● **Exercise**
Set down a word-for-word copy of the data below, limited to the lines from the first through the line with "output wire [13:0]".

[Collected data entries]

Background: an optimization exercise with open tools, aiming at small area, a short achievable clock period and few clock cycles. Do not read the settings as production practice.
In this exercise RTL edits were held to simulation tests only and were not proved equivalent to the original.
Power figures rest on the tool's default switching activity, not on a simulated workload.

== lane 1 ==
Design courier_core, start of the top module:
module courier_core (
    input  wire        clk,
    input  wire        rst,           
    output wire [13:0] imem_addr,
    input  wire [31:0] imem_rdata,
    output wire [9:0]  dmem_addr,
    output wire        dmem_we,
    output wire [3:0]  dmem_be,
    output wire [31:0] dmem_wdata,
    input  wire [31:0] dmem_rdata,
    output reg         halted,
    output reg  [3:0]  halt_cause,    
    output reg  [31:0] halt_info,
    output reg  [14:0] halt_pc
);
    localparam [3:0] C_ILLEGAL = 4'h1, C_IMEM = 4'h2, C_DMEM_RANGE = 4'h3,
                     C_ALIGN = 4'h5, C_TRAP = 4'hB;
    localparam R_ADD = 0, R_AND = 1, R_OR = 2, R_XOR = 3, R_SHR = 4, R_SHL = 5,
               R_SW16 = 6, R_SW32 = 7, R_CRC = 8, R_BFX = 9, R_BFI = 10, R_PASSB = 11;
    localparam NSEL = 12;
    localparam B_REG = 3'd0, B_SIMM = 3'd1, B_ZIMM = 3'd2, B_LUI = 3'd3,
               B_LINK = 3'd4, B_WORD = 3'd5, B_PC = 3'd6;
    reg [31:0] regs [1:31];
    reg [31:1] rv;                  
    reg        fz, fn, fc, fv;
    reg [14:0] pc_f;                
    reg        a_v;                 
    reg [14:0] a_pc;
    reg        a_pt, i_pt;          
    reg [13:0] a_ptgt, i_ptgt;      
    localparam NB = 4;
    reg [NB-1:0] bt_v;
    reg [13:0] bt_tag [0:NB-1];
    reg [13:0] bt_tgt [0:NB-1];
    reg [1:0]  bt_ptr;
    reg        bt_hit;
    reg [13:0] bt_t;
    integer    q;
    always @* begin
        bt_hit = 1'b0;
        bt_t = 14'd0;
        for (q = 0; q < NB; q = q + 1)
            if (bt_v[q] && bt_tag[q] == pc_f[13:0] && !pc_f[14]) begin
                bt_hit = 1'b1;
                bt_t = bt_t | bt_tgt[q];
            end
    end
    reg        i_v;
    reg [14:0] i_pc;
    reg [31:0] i_w;
    reg [4:0]  i_rbp;               
    reg        i_bnext;             
    reg        e_v;
    reg [14:0] e_pc;
    reg [31:0] e_A, e_B;
    reg [1:0]  e_wa, e_wb;          
    reg [15:0] e_imm;
    reg [4:0]  e_rd;
    reg [NSEL-1:0] e_sel;
  ...
Size: roughly 180 I/O pins.
export LEC_CHECK = 0
export ABC_CLOCK_PERIOD_IN_PS = 4000
export CAP_MARGIN = 60
export CORE_MARGIN = 2
export CORE_UTILIZATION = 40
export PLACE_DENSITY = 0.6
export SLEW_MARGIN = 60
create_clock -name core_clock -period 15.0 [get_ports {clk}]
run.sh (not shown) runs the stock make flow with config.mk's settings and CLKGATE_MAP_FILE= SYNTH_SCRIPT=/design/flow/synth_recipe.tcl, a recipe that flattens the netlist after the stock synthesis.
Testbench counts of lane 1, summed over its fixed seeds: cycles 246,413.
Input-level comparison between lane 2 and lane 1:
--- a/flow/design.v
+++ b/flow/design.v
@@ -66,15 +66,14 @@
     reg        e_bok;               
     reg [14:0] e_seq;               
     reg [3:0]  e_cond;
     reg [20:0] e_btgt;
     reg        e_ptrap, e_yield;
     reg [3:0]  e_pcause;
     reg [1:0]  e_shk;               
-    reg [4:0]  e_sh;                
     reg [2:0]  e_cnt;               
     reg        e_mul;
     reg [31:0] e_ms, e_mc;          
     reg        m_v, m_ld;
     reg [4:0]  m_rd;
     reg [31:0] m_res;
     reg [1:0]  m_size, m_lane;
@@ -181,17 +180,18 @@
     wire [31:0] eA = e_A;
     wire [31:0] eB = e_B;
     wire [31:0] bx      = e_sub ? ~eB : eB;
     wire [32:0] sum     = ks_add(eA, bx, e_sub);
     wire        z_add   = ((eA ^ bx) == {(eA[30:0] | bx[30:0]), e_sub});
     wire        add_v   = (eA[31] == bx[31]) && (sum[31] != eA[31]);
     wire [31:0] fhi     = (e_shk == 2'd3) ? eA : (e_shk == 2'd2) ? {32{eA[31]}} : 32'd0;
-    wire [63:0] fsh     = {fhi, eA} >> e_sh;
+    wire [63:0] fsh     = {fhi, eA} >> eB[4:0];
     wire [31:0] shr_r   = fsh[31:0];
-    wire [31:0] shl_r   = eA << e_sh;
+    wire [4:0]  shl_amt = e_sel[R_BFI] ? e_imm[4:0] : eB[4:0];
+    wire [31:0] shl_r   = eA << shl_amt;
     wire [4:0]  bf_p    = e_imm[4:0];
     wire [4:0]  bf_wm1  = e_imm[9:5];
     wire [4:0]  bf_top  = bf_p + bf_wm1;
     reg  [31:0] bf_mask, bfi_m;
     integer k;
     always @* begin
         for (k = 0; k < 32; k = k + 1) begin
@@ -522,23 +522,18 @@
             e_br <= n_br; e_bl <= n_bl; e_bnext <= i_bnext;
             e_bbad <= d_btgt[20] || (d_btgt[19:14] != 6'd0);
             e_jr <= n_jr; e_cond <= di[25:22]; e_btgt <= d_btgt;
             e_pt <= d_pt || i_pt; e_ptb <= i_pt; e_ptgt <= i_ptgt;
             e_seq <= d_link; e_bok <= d_tok;
             e_ptrap <= n_ptrap; e_yield <= n_yield; e_pcause <= n_pcause;
             e_shk <= n_shk; e_mul <= n_mul; e_ms <= 32'd0; e_mc <= 32'd0;
-            e_sh <= n_sel[R_BFI] ? d_imm[4:0] :
-                    (n_sel[R_SHR] || n_sel[R_SHL] || n_sel[R_BFX]) ? d_B[4:0] : 5'd0;
         end else begin
             if (e_wait) begin
                 if (e_wa == 2'd1) e_A <= w_val;
-                if (e_wb == 2'd1) begin
-                    e_B <= w_val;
-                    if (e_sel[R_SHR] || e_sel[R_SHL]) e_sh <= w_val[4:0];
-                end
+                if (e_wb == 2'd1) e_B <= w_val;
             end else if (e_cnt != 3'd0) begin
                 if (e_mul) begin
                     if (e_cnt == 3'd1) begin
                         e_A <= cs_s; e_B <= cs_c;
                     end else begin
                         e_ms <= cs_s; e_mc <= cs_c;
                         e_A <= {eA[23:0], 8'd0};
--- outcome ---
- In lane 2 relative to lane 1, layout buffer count excluding clock buffers had gone down by a little under 10%.
- | post-synthesis compound-gate area fraction | lane 1 vs lane 2 | ≈ equal |
- Number of rows in the core area came out exactly the same in lane 1 and lane 2.
- For sequential share of cell area, lane 1 and lane 2 come out practically identical.
- Compared with lane 1, in lane 2 power grew by about 2%; top fanout value on the critical path went up by about 60%.
Testbench counts of lane 2, summed over its fixed seeds: cycles 246,413.

==> what the ideal ports hide <==
No port has a modelled driver above. Below, the same layouts with a new extraction and two added sets of constraints.
Step 1 (the two cells are an assumption about what drives the block):
set clk [get_ports {clk}]
set_driving_cell -lib_cell sky130_fd_sc_hd__clkbuf_16 $clk
set_driving_cell -lib_cell sky130_fd_sc_hd__buf_2 [delete_from_list [all_inputs] $clk]
Step 2 moves the port delays by t, midway between the first and last clock arrival at a register: inputs arrive t later, outputs are due t later. That takes back most of the time a late clock gives input paths.
Three values: ideal, step 1, step 2; two values: the first two.
| run | t (ns) | setup WS [ns] | cell pins on the clock port's net |
|---|---|---|---|
| lane 1 | 0.932 | 8.806 / 8.806 / 8.643 | 1 |
| lane 2 | 0.953 | 9.152 / 9.152 / 8.968 | 1 |
After both steps setup and hold are still met in every run listed. For lane 2, which loses most, drivers alone change the setup slack by 0.000 ns; drivers and shift together by -0.184 ns.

● **Solution to the problem**
Background: an optimization exercise with open tools, aiming at small area, a short achievable clock period and few clock cycles. Do not read the settings as production practice.
In this exercise RTL edits were held to simulation tests only and were not proved equivalent to the original.
Power figures rest on the tool's default switching activity, not on a simulated workload.

== lane 1 ==
Design courier_core, start of the top module:
module courier_core (
    input  wire        clk,
    input  wire        rst,           
    output wire [13:0] imem_addr,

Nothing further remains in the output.